What is required
Work through the entries that follow and state how many lines contain the word "signed". Only the number is wanted.

══════════

`config.mk`:
```
export PLATFORM = sky130hd
export DESIGN_NAME = lbp_post
export DESIGN_NICKNAME = d
export VERILOG_FILES = /design/src/rtl/core/lbp_pkg.sv /design/src/rtl/core/lbp_post.sv
export SDC_FILE = /design/constraint.sdc
export NUM_CORES = 1
export LEC_CHECK = 0
export BUFFER_PORTS_ARGS = -buffer_cell sky130_fd_sc_hd__buf_2
export CORE_UTILIZATION = 29
export DETAILED_ROUTE_END_ITERATION = 7
export GPL_TIMING_DRIVEN = 1
export PLACE_DENSITY = 0.55
export SKIP_LAST_GASP = 1
export SYNTH_ARGS = -nofsm -noshare
export SYNTH_HDL_FRONTEND = slang
export SYNTH_SLANG_ARGS = --single-unit
export TNS_END_PERCENT = 5
```
`constraint.sdc`:
```
create_clock -name clk -period 1 [get_ports clk]
set_input_delay 0.05 -clock clk [delete_from_list [all_inputs] [get_ports clk]]
set_output_delay 0.05 -clock clk [all_outputs]
set_load 0.1 [all_outputs]
```
<file path="config.mk">
export PLATFORM = sky130hd
export DESIGN_NAME = sqv_mul
export DESIGN_NICKNAME = d
export VERILOG_FILES = /design/src/hw/rtl/sqv_mul.sv
export SDC_FILE = /design/constraint.sdc
export NUM_CORES = 2
export LEC_CHECK = 0
export BUFFER_PORTS_ARGS = -buffer_cell sky130_fd_sc_hd__buf_2
export CAP_MARGIN = 20
export CORE_MARGIN = 5
export CORE_UTILIZATION = 55
export DETAILED_ROUTE_END_ITERATION = 8
export HOLD_SLACK_MARGIN = 0.05
export PLACE_DENSITY = 0.82
export SETUP_SLACK_MARGIN = 0.5
export SKIP_CTS_REPAIR_TIMING = 1
export SLEW_MARGIN = 15
export SYNTH_ARGS = -nofsm -noshare
export SYNTH_HDL_FRONTEND = slang
export SYNTH_SLANG_ARGS = --single-unit
</file>
<file path="constraint.sdc">
create_clock -name i_clk -period 12.91 [get_ports i_clk]
set_input_delay 2.582 -clock i_clk [delete_from_list [all_inputs] [get_ports i_clk]]
set_output_delay 2.582 -clock i_clk [all_outputs]
set_load 0.01 [all_outputs]
</file>
<file path="src/hw/rtl/sqv_mul.sv">
module sqv_mul #(
    parameter int A_W = 41,
    parameter int B_W = 28
) (
    input  logic                     i_clk,
    input  logic signed [A_W-1:0]    i_a,
    input  logic signed [B_W-1:0]    i_b,
    output logic signed [A_W+B_W-1:0] o_prod
);

    logic signed [A_W+B_W-1:0] r_prod;

    // Register the full signed product
    always_ff @(posedge i_clk) begin
        r_prod <= (A_W+B_W)'(i_a) * (A_W+B_W)'(i_b);
    end

    assign o_prod = r_prod;

endmodule

</file>
==> qor.yml <==
area_delta_synth_final_pct: 3.574
dpl.hpwl_mm: 84.65
setup_violations: 0
routed_wl_mm: 107.3
grt_usage_pct: 28.56
design.portCount: 139
relSlewSlack_pct: 26.15
vias_per_cell: 5.589
grt_pass1_wl_mm: 177.0
cts.clk_slew.worst_paths_ns: 0.07
async_flop_share_pct: 0
yosys_most_used_dff: "dfxtp_1"
syn-cell-area_mm2: 0.04060
cp-end-kind: "flip-flop"
ys_seq_elements: 69
synthesis.nets: 5801
vias: 29380
postPlaceCellArea_mm2: 0.04170
ant_nets: 0
min_period_ns: 10.75
drv_cap: 0
design_area_mm2: 0.04206
yosys_warnings: 0
io_buffers: 138
dr.pass1.iters: 7
synth_top_area_share_pct: 57.24
wl_per_cell_um: 20.41
crit_fanout: 41
gr-total-overflow: 0
synth-seq-area-share_pct: 3.402
die_area_mm2: 0.07936
slew_violations: 0
clockBufferDepth: 2
max_freq_ghz: 0.09305
globalplace.congestion: 0.9241
hold_viol_final: 0
min_path_cells: 2
fin_util_pct: 57.54
fp-row-count: 99
min-delay-start: "i_a[0]"
setup_slack_ns: 2.163
cts-root-buf: "clkbuf_16"
synth_cell_type_count: 72
start_kind: "primary input"
drive_gt1_share_pct: 4.830
required_ns: 13.23
synth.top_cells.by_area: "fa_1 (57%), inv_1 (9.8%), nand2_1 (6.7%), and2_1 (6.6%), ha_1 (6.5%)"
rsz0062_at_grt: "no"
grt_pass1_vias: 33500
cts_tree: "done"
core-area_mm2: 0.07308
min_to: "o_prod[0]$_DFF_P_"
worstSetupPathType: "primary input to flip-flop"
start_util_pct: 55.56
drt-initial-drc-count: 2204
antenna_found_initial: 16
nNetsFinal: 5723
hp-class: "primary input to flip-flop"
synth_edf_count: 0
drc: 0
synthCells: 4359
h-tree-depth: 3
finalCritPeriodShare_pct: 83.25
cts.sinks: 69
yosysMostFrequentCell: "fa_1"
worst_pin_slew_ns: 1.108
yosys-top-cells-count: "fa_1 (1,161), inv_1 (1,061), nand2_1 (729), and2_1 (426), clkbuf_1 (243)"
die_h_um: 281.7
yosys.area.top_type: "fa_1"
pre_cts_ws_ns: 1.764
cp.arrival_ns: 11.06
status: "finished, final reports clean"
largest_reg_flops: 69
grt_max_degree: 42
setup_tns_ns: 0
cts_inserted_buffers: 9
syn_area_per_cell_um2: 9.315
die_w_um: 281.7
## critical path, stage by stage
cell	delay [ns]
buf_2	0.69
nand2_1	0.27
inv_1	0.17
fa_1	0.55
fa_1	0.76
fa_1	0.53
fa_1	0.86
inv_1	0.45
fa_1	0.61
inv_1	0.06
fa_1	0.56
fa_1	0.43
ha_1	0.29
ha_1	0.36
a21o_1	0.21
a21o_1	0.17
a21o_1	0.18
a21oi_1	0.13
nor2_1	0.06
a211oi_1	0.51
o211a_1	0.28
nand2_1	0.09
o211ai_1	0.20
## worst max path at each step
stage,cells after the start,endpoint,slack (ns),startpoint
5_1_grt,23,o_prod[68]$_DFF_P_,1.60,i_b[1]
2_1_floorplan,27,o_prod[65]$_DFF_P_,2.95,i_a[40]
4_1_cts,23,o_prod[65]$_DFF_P_,2.12,i_b[1]
3_3_place_gp,23,o_prod[67]$_DFF_P_,1.96,i_b[1]
6_report,23,o_prod[65]$_DFF_P_,2.16,i_b[1]
3_5_place_dp,23,o_prod[65]$_DFF_P_,1.76,i_b[1]
## kinds of logic after synthesis
| logic type | after synthesis | share of synthesized area [%] |
|---|---|---|
| adders and majority gates | 1372 | 63.74 |
| and+or+nand+nor | 1317 | 15.36 |
| buffers and inverters | 1315 | 12.28 |
| AOI/OAI and AO/OA | 213 | 3.624 |
| xor gates and xnor gates | 72 | 1.553 |
| DFF | 69 | 3.402 |
| muxes | 1 | 0.03697 |
## stage by stage
| step | hold WS [ns] | instances |
|---|---|---|
| 6_report | 2.639 | 5256 |
| 5_1_grt | 2.643 | 5252 |
| 4_1_cts | 2.620 | 5245 |
| 3_5_place_dp | 2.975 | 5229 |
| 3_3_place_gp | 2.977 | 5229 |
| 2_1_floorplan | 2.709 | 4359 |
## layer usage
| metal | track usage (%) | part of all wire (%) |
|---|---|---|
| met1 | 35.10 | 35 |
| met2 | 49.04 | 50 |
| met3 | 5.424 | 8.9 |
| met4 | 13.70 | 5.7 |
| met5 | 0 | 0.051 |
## layout make-up
| type | count | area [um^2] |
|---|---|---|
| clock inverter | 6 | 93.84 |
| multi-input combinational | 2975 | 34240 |
| tap | 959 | 1200 |
| antenna | 11 | 27.53 |
| fill | 6097 | 31030 |
| timing repair buffer | 165 | 893.4 |
| clock buffer | 10 | 239.0 |
| sequential | 69 | 1381 |
| inverter | 1061 | 3983 |
## placed cells by master (no fill, tap or decap), types with 11 or more instances in the layout
cell type  netlist  routed
nor3_1          14      14
buf_2            1     138
inv_1         1061    1061
xor2_1          26      26
dfxtp_1         69      69
o21ai_0         27      27
nor2_1          66      66
xnor2_1         46      46
a21o_1          43      43
nand3_1         23      23
fa_1          1161    1161
ha_1           211     211
diode_2          0      11
buf_4            3      27
a21oi_1         65      65
nand2_1        729     729
and2_1         426     426
nand4_1         12      12
nand2b_1        11      11
Power is not shown: default switching activity piles up to over one toggle a cycle in this logic, so the estimate is an artifact.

══════════

Solution to this task
5